* PROBLEM DETAILS
Use the entries below and reproduce exactly the lines from the one containing "input wire logic [$bits(m1_i.req_addr)-1:0]" down to the one containing "output wire logic [$bits(m1_i.rsp_valid)-1:0]", both of them included.

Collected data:

--- src/design/move_fifo.sv ---
`include "move_gen_consts.svh"

module move_fifo import move_gen_pkg::*; #(
	parameter type payload_t = file_move_t,
	parameter int depth = `FILE_Q_DEPTH
) (
	input  logic clk,
	input  logic reset,
	input  logic push,
	input  payload_t push_data,
	input  logic pop,
	output payload_t head,
	output logic empty,
	output logic full
);

	localparam int ptr_w = $clog2(depth);
	localparam int cnt_w = $clog2(depth + 1);

	payload_t mem [depth];
	logic [ptr_w-1:0] rd_ptr;
	logic [ptr_w-1:0] wr_ptr;
	logic [cnt_w-1:0] count;
	logic do_push;
	logic do_pop;

	assign empty = count == '0;
	assign full = count == cnt_w'(depth);

	// push on full and pop on empty are dropped
	assign do_push = push && !full;
	assign do_pop = pop && !empty;

	assign head = mem[rd_ptr];

	always_ff @(posedge clk) begin
		if (do_push)
			mem[wr_ptr] <= push_data;
	end

	always_ff @(posedge clk) begin
		if (reset) begin
			rd_ptr <= '0;
			wr_ptr <= '0;
			count <= '0;
		end else begin
			if (do_push)
				wr_ptr <= (wr_ptr == ptr_w'(depth - 1)) ? '0 : wr_ptr + 1'b1;
			if (do_pop)
				rd_ptr <= (rd_ptr == ptr_w'(depth - 1)) ? '0 : rd_ptr + 1'b1;
			case ({do_push, do_pop})
				2'b10: count <= count + 1'b1;
				2'b01: count <= count - 1'b1;
				default: ;
			endcase
		end
	end

endmodule
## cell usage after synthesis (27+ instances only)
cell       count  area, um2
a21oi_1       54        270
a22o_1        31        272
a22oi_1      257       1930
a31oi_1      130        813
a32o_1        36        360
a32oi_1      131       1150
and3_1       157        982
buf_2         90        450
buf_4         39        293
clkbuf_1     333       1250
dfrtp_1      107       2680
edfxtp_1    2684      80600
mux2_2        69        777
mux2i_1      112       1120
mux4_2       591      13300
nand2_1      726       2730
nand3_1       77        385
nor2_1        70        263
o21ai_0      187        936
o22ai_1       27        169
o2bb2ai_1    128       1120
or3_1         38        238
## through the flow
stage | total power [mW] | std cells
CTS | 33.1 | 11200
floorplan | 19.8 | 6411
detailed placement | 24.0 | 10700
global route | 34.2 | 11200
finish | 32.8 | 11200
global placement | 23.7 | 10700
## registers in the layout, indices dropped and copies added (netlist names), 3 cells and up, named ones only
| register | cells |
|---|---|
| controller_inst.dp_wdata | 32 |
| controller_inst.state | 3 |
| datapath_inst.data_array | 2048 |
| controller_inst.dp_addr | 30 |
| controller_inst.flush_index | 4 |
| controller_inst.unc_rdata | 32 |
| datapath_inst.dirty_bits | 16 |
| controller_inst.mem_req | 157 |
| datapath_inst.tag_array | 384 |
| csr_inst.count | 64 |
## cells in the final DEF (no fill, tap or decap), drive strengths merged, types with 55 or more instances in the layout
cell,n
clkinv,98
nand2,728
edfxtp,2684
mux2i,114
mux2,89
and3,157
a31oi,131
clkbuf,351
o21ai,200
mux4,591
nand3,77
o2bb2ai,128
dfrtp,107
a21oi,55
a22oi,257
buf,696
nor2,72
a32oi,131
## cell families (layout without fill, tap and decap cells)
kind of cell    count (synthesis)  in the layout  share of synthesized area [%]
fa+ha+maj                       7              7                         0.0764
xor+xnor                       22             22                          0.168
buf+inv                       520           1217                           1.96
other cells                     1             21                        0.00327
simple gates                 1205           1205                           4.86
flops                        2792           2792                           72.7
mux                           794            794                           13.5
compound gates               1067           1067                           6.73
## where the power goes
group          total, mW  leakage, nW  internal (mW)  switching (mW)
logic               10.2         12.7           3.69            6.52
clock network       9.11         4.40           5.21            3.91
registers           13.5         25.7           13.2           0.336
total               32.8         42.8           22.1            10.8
--- src/design/mmu_pkg.sv ---
package mmu_pkg;

	// ------------------------------------------------------------------------
	// field positions
	// ------------------------------------------------------------------------
	localparam int PPN_W = 20;
	localparam int VPN_W = 10;
	localparam int PAGE_OFFSET_BITS = 12;
	localparam int SATP_MODE_BIT = 31;
	localparam int PTE_V_BIT = 0;
	// ppn field starts above the flag bits
	localparam int PTE_PPN_LSB = 10;

	// ------------------------------------------------------------------------
	// bus and translation types
	// ------------------------------------------------------------------------
	typedef logic [31:0] addr_t;
	typedef logic [31:0] data_t;
	typedef logic [3:0] strb_t;
	typedef logic [PPN_W-1:0] ppn_t;
	typedef logic [VPN_W-1:0] vpn_t;

	// response code carried with every answer
	typedef enum logic [1:0] {
		RESP_OK = 2'd0,
		RESP_PAGE_FAULT = 2'd1,
		RESP_BUS_ERROR = 2'd2
	} resp_t;

endpackage

--- src/design/mem_bus_if.sv ---
`timescale 1ns/1ps

interface mem_bus_if import mmu_pkg::*; ();

	// request channel
	logic req_valid;
	logic req_ready;
	addr_t req_addr;
	logic req_we;
	data_t req_wdata;
	strb_t req_wstrb;

	// response channel
	logic rsp_valid;
	logic rsp_ready;
	data_t rsp_rdata;
	resp_t rsp_resp;

	modport master (
		output req_valid, req_addr, req_we, req_wdata, req_wstrb, rsp_ready,
		input req_ready, rsp_valid, rsp_rdata, rsp_resp
	);

	modport slave (
		input req_valid, req_addr, req_we, req_wdata, req_wstrb, rsp_ready,
		output req_ready, rsp_valid, rsp_rdata, rsp_resp
	);

endinterface

--- src/design/bus_arbiter.sv ---
`timescale 1ns/1ps

module bus_arbiter (
	input logic clk,
	input logic rst,
	mem_bus_if.slave m0,
	mem_bus_if.slave m1,
	mem_bus_if.master mem
);

	logic busy;
	logic grant;
	logic last;
	logic sel;

	// ------------------------------------------------------------------------
	// owner select
	// ------------------------------------------------------------------------
	always_comb begin
		if (busy) begin
			sel = grant;
		end else if (m0.req_valid && m1.req_valid) begin
			// master not served last goes first
			sel = ~last;
		end else begin
			sel = m1.req_valid;
		end
	end

	// request path, new requests only with no transaction open
	assign mem.req_valid = !busy && (sel ? m1.req_valid : m0.req_valid);
	assign mem.req_addr = sel ? m1.req_addr : m0.req_addr;
	assign mem.req_we = sel ? m1.req_we : m0.req_we;
	assign mem.req_wdata = sel ? m1.req_wdata : m0.req_wdata;
	assign mem.req_wstrb = sel ? m1.req_wstrb : m0.req_wstrb;

	assign m0.req_ready = !busy && !sel && mem.req_ready;
	assign m1.req_ready = !busy && sel && mem.req_ready;

	// response path back to the owner
	assign m0.rsp_valid = busy && !grant && mem.rsp_valid;
	assign m1.rsp_valid = busy && grant && mem.rsp_valid;
	assign m0.rsp_rdata = mem.rsp_rdata;
	assign m1.rsp_rdata = mem.rsp_rdata;
	assign m0.rsp_resp = mem.rsp_resp;
	assign m1.rsp_resp = mem.rsp_resp;
	assign mem.rsp_ready = busy && (grant ? m1.rsp_ready : m0.rsp_ready);

	// ------------------------------------------------------------------------
	// grant tracking
	// ------------------------------------------------------------------------
	always_ff @(posedge clk) begin
		if (rst) begin
			busy <= 1'b0;
			grant <= 1'b0;
			last <= 1'b1;
		end else if (!busy) begin
			if (mem.req_valid && mem.req_ready) begin
				busy <= 1'b1;
				grant <= sel;
			end
		end else if (mem.rsp_valid && mem.rsp_ready) begin
			busy <= 1'b0;
			last <= grant;
		end
	end

	// a memory answer always belongs to an open transaction
	a_one_rsp: assert property (@(posedge clk) disable iff (rst)
		mem.rsp_valid |-> busy);

	// memory takes nothing new while the grant is held
	a_grant_held: assert property (@(posedge clk) disable iff (rst)
		busy |-> !mem.req_ready);

endmodule

--- src/flat_wrapper.sv ---
// flat-port wrapper written by rule: the top's interface ports become plain ports
module bus_arbiter_flat 
  (clk, rst, m0_req_valid, m0_req_addr, m0_req_we, m0_req_wdata, m0_req_wstrb, m0_rsp_ready, m0_req_ready, m0_rsp_valid, m0_rsp_rdata, m0_rsp_resp, m1_req_valid, m1_req_addr, m1_req_we, m1_req_wdata, m1_req_wstrb, m1_rsp_ready, m1_req_ready, m1_rsp_valid, m1_rsp_rdata, m1_rsp_resp, mem_req_valid, mem_req_addr, mem_req_we, mem_req_wdata, mem_req_wstrb, mem_rsp_ready, mem_req_ready, mem_rsp_valid, mem_rsp_rdata, mem_rsp_resp);
  mem_bus_if m0_i ();
  mem_bus_if m1_i ();
  mem_bus_if mem_i ();
  input logic clk;
  input logic rst;
  input wire logic [$bits(m0_i.req_valid)-1:0] m0_req_valid;
  input wire logic [$bits(m0_i.req_addr)-1:0] m0_req_addr;
  input wire logic [$bits(m0_i.req_we)-1:0] m0_req_we;
  input wire logic [$bits(m0_i.req_wdata)-1:0] m0_req_wdata;
  input wire logic [$bits(m0_i.req_wstrb)-1:0] m0_req_wstrb;
  input wire logic [$bits(m0_i.rsp_ready)-1:0] m0_rsp_ready;
  output wire logic [$bits(m0_i.req_ready)-1:0] m0_req_ready;
  output wire logic [$bits(m0_i.rsp_valid)-1:0] m0_rsp_valid;
  output wire logic [$bits(m0_i.rsp_rdata)-1:0] m0_rsp_rdata;
  output wire logic [$bits(m0_i.rsp_resp)-1:0] m0_rsp_resp;
  input wire logic [$bits(m1_i.req_valid)-1:0] m1_req_valid;
  input wire logic [$bits(m1_i.req_addr)-1:0] m1_req_addr;
  input wire logic [$bits(m1_i.req_we)-1:0] m1_req_we;
  input wire logic [$bits(m1_i.req_wdata)-1:0] m1_req_wdata;
  input wire logic [$bits(m1_i.req_wstrb)-1:0] m1_req_wstrb;
  input wire logic [$bits(m1_i.rsp_ready)-1:0] m1_rsp_ready;
  output wire logic [$bits(m1_i.req_ready)-1:0] m1_req_ready;
  output wire logic [$bits(m1_i.rsp_valid)-1:0] m1_rsp_valid;
  output wire logic [$bits(m1_i.rsp_rdata)-1:0] m1_rsp_rdata;
  output wire logic [$bits(m1_i.rsp_resp)-1:0] m1_rsp_resp;
  output wire logic [$bits(mem_i.req_valid)-1:0] mem_req_valid;
  output wire logic [$bits(mem_i.req_addr)-1:0] mem_req_addr;
  output wire logic [$bits(mem_i.req_we)-1:0] mem_req_we;
  output wire logic [$bits(mem_i.req_wdata)-1:0] mem_req_wdata;
  output wire logic [$bits(mem_i.req_wstrb)-1:0] mem_req_wstrb;
  output wire logic [$bits(mem_i.rsp_ready)-1:0] mem_rsp_ready;
  input wire logic [$bits(mem_i.req_ready)-1:0] mem_req_ready;
  input wire logic [$bits(mem_i.rsp_valid)-1:0] mem_rsp_valid;
  input wire logic [$bits(mem_i.rsp_rdata)-1:0] mem_rsp_rdata;
  input wire logic [$bits(mem_i.rsp_resp)-1:0] mem_rsp_resp;
  assign m0_i.req_valid = m0_req_valid;
  assign m0_i.req_addr = m0_req_addr;
  assign m0_i.req_we = m0_req_we;
  assign m0_i.req_wdata = m0_req_wdata;
  assign m0_i.req_wstrb = m0_req_wstrb;
  assign m0_i.rsp_ready = m0_rsp_ready;
  assign m0_req_ready = m0_i.req_ready;
  assign m0_rsp_valid = m0_i.rsp_valid;
  assign m0_rsp_rdata = m0_i.rsp_rdata;
  assign m0_rsp_resp = m0_i.rsp_resp;
  assign m1_i.req_valid = m1_req_valid;
  assign m1_i.req_addr = m1_req_addr;
  assign m1_i.req_we = m1_req_we;
  assign m1_i.req_wdata = m1_req_wdata;
  assign m1_i.req_wstrb = m1_req_wstrb;
  assign m1_i.rsp_ready = m1_rsp_ready;
  assign m1_req_ready = m1_i.req_ready;
  assign m1_rsp_valid = m1_i.rsp_valid;
  assign m1_rsp_rdata = m1_i.rsp_rdata;
  assign m1_rsp_resp = m1_i.rsp_resp;
  assign mem_req_valid = mem_i.req_valid;
  assign mem_req_addr = mem_i.req_addr;
  assign mem_req_we = mem_i.req_we;
  assign mem_req_wdata = mem_i.req_wdata;
  assign mem_req_wstrb = mem_i.req_wstrb;
  assign mem_rsp_ready = mem_i.rsp_ready;
  assign mem_i.req_ready = mem_req_ready;
  assign mem_i.rsp_valid = mem_rsp_valid;
  assign mem_i.rsp_rdata = mem_rsp_rdata;
  assign mem_i.rsp_resp = mem_rsp_resp;
  bus_arbiter u_core (.clk(clk), .rst(rst), .m0(m0_i), .m1(m1_i), .mem(mem_i));
endmodule
--- config.mk ---
export PLATFORM = sky130hd
export DESIGN_NAME = bus_arbiter_flat
export DESIGN_NICKNAME = d
export VERILOG_FILES = /design/src/design/mmu_pkg.sv /design/src/design/mem_bus_if.sv /design/src/design/bus_arbiter.sv /design/src/flat_wrapper.sv
export SDC_FILE = /design/constraint.sdc
export NUM_CORES = 1
export LEC_CHECK = 0
export BUFFER_PORTS_ARGS = -buffer_cell sky130_fd_sc_hd__buf_2
export CAP_MARGIN = 20
export CORE_AREA = 3 3 124 126
export CTS_CLUSTER_SIZE = 16
export DETAILED_ROUTE_END_ITERATION = 8
export DIE_AREA = 0 0 127 129
export PLACE_DENSITY = 0.42
export SLEW_MARGIN = 40
export SYNTH_ARGS = -nofsm -noshare
export SYNTH_HDL_FRONTEND = slang
export SYNTH_SLANG_ARGS = --single-unit
export TNS_END_PERCENT = 100
--- constraint.sdc ---
create_clock -name clk -period 1.4 [get_ports clk]
set_input_delay 0.14 -clock clk [delete_from_list [all_inputs] [get_ports clk]]
set_output_delay 0.14 -clock clk [all_outputs]
set_load 0.01 [all_outputs]
==> impl_metrics.csv, run 1 <==
group,metric,value,unit
cts,h-tree-depth,1,
cts,clk_latency,0.22,ns
cts,path_clk_slew,0.03,ns
critical_path,cp_cell_sequence,"mux2i_4 > buf_12 > buf_16 > mux2_4 > buf_6",
sta,max_slew_margin,0.863,
sta,hold_viol,0,
drt,ant_nets,0,
die,io_pins,323,
drt,wl_per_cell,14.5,um
sta,clock_skew,0.000480,ns
global_route,antenna_found_initial,0,
die,design.core.area,14400,um^2
synthesis,ys_seq_elements,3,
power_and_ir_drop,leakagePower,1.89,nW
sta,slew_viol_final,0,
synthesis,syn_inst,170,
critical_path,cp-end-kind,"primary output",
sta,worst_slack,-0.409,ns
worst_hold_path,holdCritPathClass,"in2reg",
cts,root_buffer,"clkbuf_16",
global_route,grt_pass1_wl,9900,um
power_and_ir_drop,fin_total_pwr,0.00217,W
finish,post-route-util,0.232,
critical_path,worstSetupStartpointType,"register",
global_route,grt_overflow,0,
sta,rsz0062_at_grt,"true",
global_route,track_usage,0.0773,
critical_path,slowest_delay,0.35,ns
drt,routed_wl,7480,um
sta,max_freq,0.553,GHz
finish,syn_to_final_growth,106,%
sta,min_period,1.81,ns
cts,cts_tree,"yes",
job,maxCapViolCount,0,
critical_path,crit_required,1.26,ns
drt,drcViolationCount,0,
place,io_buffers,220,
finish,nets,513,
place,routabilityCongestion,0.731,
synthesis,synthDistinctLibCells,21,
global_route,grt_pass1_vias,1915,
place,place_hpwl,5870,um
critical_path,critPathSlowestCell,"dfxtp_4",
run_status,outcome,"complete, but fails checks",
drt,vias_per_cell,3.49,
synthesis,synth_top_area_frac,0.409,
run_status,violations,"negative setup slack",
die,initial_core_util,0.113,
finish,multi_input_area,1200,um^2
die,dieArea,16400,um^2
synthesis,yosysWarnings,0,
critical_path,cp.arrival,1.67,ns
die,die_y,129,um
synthesis,yosysTopAreaCell,"mux2_2",
drt,first_iter_violations,27,
finish,design_area,3350,um^2
die,die_w,127,um
finish,drive_gt1_frac,0.946,
finish,diodes,0,
synthesis,synthesis.nets,350,
die,rows,44,
global_route,grt_max_degree,21,
power_and_ir_drop,peakVddDrop,264,uV
sta,fin_crit_sh,1.29,
sta,setup_viol,69,
place,dp_slack,-0.318,ns
synthesis,ys_seq_area_frac,0.0370,
synthesis,syn_area_per_cell,9.56,um^2
cts,clock-sinks,3,
synthesis,synthTopCellsByArea,"mux2_2 (41%), buf_4 (31%), mux2_4 (9.2%)",
synthesis,synthesis.area,1630,um^2
critical_path,path_class,"reg2out",
finish,fill_cells,1552,
power_and_ir_drop,p_per_area,648,nW/um^2
drt,vias,1802,
cts,cts.path.max_buffers,2,
finish,final-seq-area,68.8,um^2
drt,drtPass1Iterations,4,
cts,cts_hold_buf,0,
critical_path,worstPathMaxFanout,11,
cts,numCtsBuffers,3,
place,post_dp_cell_area,2660,um^2
sta,max_slew.worst_pin.slew,0.204,ns
critical_path,r2r_setup_slack,0.03,ns
[area by class of cell]
class | count | share of cell area
clock buffer | 4 | 0.0235
sequential | 3 | 0.0205
multi-input combinational | 90 | 0.357
inverter | 1 | 0.00112
tap | 184 | 0.0687
timing repair buffer | 234 | 0.529
[flip-flops by register name (all words and copies together), names as in the netlist]
register and cells:
u_core.busy 1, u_core.last 1, u_core.grant 1
[synthesized netlist by cell type (all sizes together)]
master and count:
a21boi 1, a21oi 3, a311oi 1, a31oi 1
and2 1, and3 1, buf 76, dfxtp 3
inv 1, mux2 69, mux2i 2, nand2 2
nand3 1, nor2 1, nor2b 4, o21ai 1
o21bai 1, or2 1
[metal layers]
metal  global-route usage  vias up  wire (um)
li1                     -      847          -
met1               0.0855      805       2730
met2                0.143      131       3830
met3               0.0183       19        797
met4               0.0303        0        123
met5                    0        -          0
[cell families (layout without fill, tap and decap cells)]
family | count (synthesis) | count (layout) | share of synthesized area
compound gates | 8 | 8 | 0.0331
buf+inv | 77 | 239 | 0.372
flops | 3 | 3 | 0.0370
mux | 71 | 71 | 0.521
simple gates | 11 | 11 | 0.0370
[per-stage QoR]
step                      hold slack (ns)  std cells  TNS [ns]
after detailed placement            0.280        505    -16.02
after global routing                0.114        516    -28.85
after floorplan                     0.202        170     -3.55
after CTS                          0.0975        513    -27.21
final                               0.101        516    -25.67
after global placement              0.280        505    -14.79
[critical path: cells and delay by family, from the launching register on]
family	cells	cell delay, ns
buf+inv	3	0.50
flops	1	0.35
mux	2	0.58
[cell usage in the layout, fill, tap and decap left out]
master / n
a21boi_4: 1
buf_4: 6
inv_1: 1
and2_1: 1
nor2_1: 1
buf_16: 5
dfxtp_4: 2
or2_2: 1
a21oi_1: 3
nor2b_2: 1
a311oi_2: 1
and3_1: 1
o21bai_1: 1
buf_2: 153
mux2i_1: 1
clkbuf_1: 1
nor2b_1: 3
o21ai_0: 1
buf_6: 67
mux2_4: 69
nand3_1: 1
clkbuf_16: 5
a31oi_1: 1
dfxtp_2: 1
nand2_1: 2
mux2i_4: 1
buf_12: 1
[path summary, 6_finish.rpt]
| path | to | start | cells after the start |
|---|---|---|---|
| max | mem_req_addr[24] | u_core.busy$_SDFF_PP0_ | 5 |
| min | u_core.grant$_SDFFE_PP0P_ | rst | 2 |
| max reg2reg | u_core.grant$_SDFFE_PP0P_ | u_core.last$_SDFFE_PP1P_ | 6 |
| min reg2reg | u_core.last$_SDFFE_PP1P_ | u_core.last$_SDFFE_PP1P_ | 3 |
[power by group]
group          leakage (nW)  switching [W]  total, W  internal [W]
clock network        0.0382      0.0000829  0.000459      0.000376
registers            0.0258      0.0000111  0.000107     0.0000963
logic                  1.82       0.000575   0.00161       0.00103
[timing repair]
action                                 in CTS  in global routing
endpoints found under the hold margin       0                  0
buffers inserted                            1                  1
cloned                                      3                  2
resized for setup                          72                  9
setup endpoints to repair                  71                 70
(Power assumes the default switching activity.)
==> run 2: changes to the inputs <==
--- a/config.mk
+++ b/config.mk
@@ -8,6 +8,7 @@
 export BUFFER_PORTS_ARGS = -buffer_cell sky130_fd_sc_hd__buf_2
 export CAP_MARGIN = 20
 export CORE_AREA = 3 3 124 126
+export CTS_BUF_LIST = sky130_fd_sc_hd__clkbuf_2 sky130_fd_sc_hd__clkbuf_4 sky130_fd_sc_hd__clkbuf_8
 export CTS_CLUSTER_SIZE = 16
 export DETAILED_ROUTE_END_ITERATION = 8
 export DIE_AREA = 0 0 127 129
==> run 2 against run 1 <==
Count of clock-buffer cells in the layout unchanged. Core utilization increased by 0.14 points. Sequential cell count unchanged. The flow still finishes with violations (negative setup slack). Cell count increased by 0.39%. Die area unchanged. Largest cell class unchanged. Clock skew increased by 0.00071 ns.
==> impl_metrics.csv, run 2 (same netlist as run 1, synthesis figures left out) <==
group,metric,value,unit
power_and_ir_drop,fin_total_pwr,0.00202,W
cts,cts_tree,"yes",
finish,reg_top3,"u_core.busy: 1 flops, u_core.grant: 1 flops, u_core.last: 1 flops",
die,io_pins,323,
run_status,violations,"negative setup slack",
critical_path,worstSetupStartpointType,"register",
sta,setup_viol,69,
critical_path,r2r_setup_slack,0.01,ns
finish,post-route-util,0.234,
die,rows,44,
cts,root_buffer,"clkbuf_8",
sta,worst_slack,-0.407,ns
sta,max_slew_margin,0.863,
finish,layout_common_cells,"buf_2 (153), mux2_4 (69), buf_6 (67)",
sta,clock_skew,0.00119,ns
die,die_w,127,um
run_status,outcome,"complete, but fails checks",
global_route,grt_pass1_wl,9880,um
finish,finalNonFillerCells,518,
sta,min_period,1.81,ns
die,design.core.area,14400,um^2
place,place_hpwl,5870,um
die,die_y,129,um
cts,path_clk_slew,0.03,ns
power_and_ir_drop,peakVddDrop,177,uV
power_and_ir_drop,internal-power,0.00137,W
global_route,antenna_found_initial,0,
global_route,grt_overflow,0,
power_and_ir_drop,netSwitchingFraction,0.324,
sta,fin_crit_sh,1.29,
cts,cts.path.max_buffers,2,
drt,wl_per_cell,14.8,um
finish,syn_to_final_growth,108,%
cts,clk_latency,0.22,ns
cts,cts_hold_buf,0,
power_and_ir_drop,combinationalPowerShare,0.812,
power_and_ir_drop,clockPowerShare,0.135,
power_and_ir_drop,leakagePower,1.90,nW
sta,slew_viol_final,0,
die,initial_core_util,0.113,
global_route,grt_pass1_vias,1914,
job,maxCapViolCount,0,
drt,drcViolationCount,0,
drt,drtPass1Iterations,4,
finish,drive_gt1_frac,0.949,
finish,nets,515,
drt,vias,1807,
place,io_buffers,220,
critical_path,cp.arrival,1.67,ns
global_route,track_usage,0.0769,
place,routabilityCongestion,0.731,
critical_path,path_class,"reg2out",
sta,fin_tns_setup,-25.72,ns
cts,numCtsBuffers,3,
sta,max_slew.worst_pin.slew,0.203,ns
sta,rsz0062_at_grt,"true",
place,place_inst,505,
finish,diodes,0,
sta,hold_viol,0,
sta,max_freq,0.553,GHz
worst_hold_path,holdCritPathClass,"in2reg",
drt,first_iter_violations,27,
power_and_ir_drop,seq_power_share,0.053,
power_and_ir_drop,p_sw,0.000654,W
critical_path,cp-end-kind,"primary output",
drt,routed_wl,7660,um
die,dieArea,16400,um^2
cts,clock-sinks,3,
finish,final_common_cell,"buf_2",
drt,vias_per_cell,3.49,
critical_path,worstPathMaxFanout,10,
cts,h-tree-depth,1,
critical_path,crit_required,1.26,ns
power_and_ir_drop,p_per_area,599,nW/um^2
drt,ant_nets,0,
global_route,grt_max_degree,21,
==> run 2: changes by cell type in the layout (fill, tap and decap cells not counted), sizes merged <==
cell / before / now
clkbuf: 6 / 8
==> run 2: final timing paths <==
| path | start | end | cells after the start |
|---|---|---|---|
| worst max-delay path | u_core.busy$_SDFF_PP0_ | mem_req_addr[11] | 5 |
| worst min-delay path | rst | u_core.grant$_SDFFE_PP0P_ | 2 |
| worst max register to register | u_core.last$_SDFFE_PP1P_ | u_core.grant$_SDFFE_PP0P_ | 6 |
| worst min register to register | u_core.last$_SDFFE_PP1P_ | u_core.last$_SDFFE_PP1P_ | 3 |
==> run 2: per-stage QoR <==
| stage | cell area [um^2] | hold WS, ns | setup WS, ns |
|---|---|---|---|
| after floorplan | 1850 | 0.202 | -0.0521 |
| after global placement | 2660 | 0.280 | -0.298 |
| after detailed placement | 2660 | 0.280 | -0.318 |
| after CTS | 3230 | 0.105 | -0.422 |
| after global routing | 3370 | 0.118 | -0.452 |
| final | 3370 | 0.110 | -0.407 |
==> run 2: final cells by class <==
| cell class | count | area [um^2] |
|---|---|---|
| Timing Repair Buffer | 236 | 1820 |
| Fill cell | 1549 | 11100 |
| Clock buffer | 4 | 48.8 |
| Sequential cell | 3 | 68.8 |
| Inverter | 1 | 3.75 |
| Tap cell | 184 | 230 |
| Multi-Input combinational cell | 90 | 1200 |
==> run 2: critical path, stage by stage, from the launching register on <==
cell and delay [ns]:
dfxtp_4 0.35, mux2i_4 0.24, buf_12 0.21, clkbuf_16 0.20
mux2_4 0.31, buf_6 0.12
==> run 2: power groups by stage <==
stage / Combinational, W / Sequential [W] / Clock (W)
2_1_floorplan: 0.000913 / 0.000104 / 0
3_3_place_gp: 0.00117 / 0.000107 / 0
3_5_place_dp: 0.00118 / 0.000107 / 0
4_1_cts: 0.00156 / 0.000107 / 0.000279
5_1_grt: 0.00173 / 0.000109 / 0.000286
6_report: 0.00164 / 0.000107 / 0.000274
==> run 2: what timing repair did <==
action	4_1_cts	5_1_grt
setup buffers	1	1
resized for setup	72	9
gates cloned	3	4
endpoints found under the setup margin	71	70
pin swaps	0	0
==> run 2: per-layer routing <==
layer / GRT usage / up-vias / wire length (um)
li1: - / 849 / -
met1: 0.0852 / 810 / 2770
met2: 0.143 / 131 / 3980
met3: 0.0183 / 17 / 799
met4: 0.0284 / 0 / 108
met5: 0 / - / 0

* RESULT FOR THIS EXERCISE
  input wire logic [$bits(m1_i.req_addr)-1:0] m1_req_addr;
  input wire logic [$bits(m1_i.req_we)-1:0] m1_req_we;
  input wire logic [$bits(m1_i.req_wdata)-1:0] m1_req_wdata;
  input wire logic [$bits(m1_i.req_wstrb)-1:0] m1_req_wstrb;
  input wire logic [$bits(m1_i.rsp_ready)-1:0] m1_rsp_ready;
  output wire logic [$bits(m1_i.req_ready)-1:0] m1_req_ready;
  output wire logic [$bits(m1_i.rsp_valid)-1:0] m1_rsp_valid;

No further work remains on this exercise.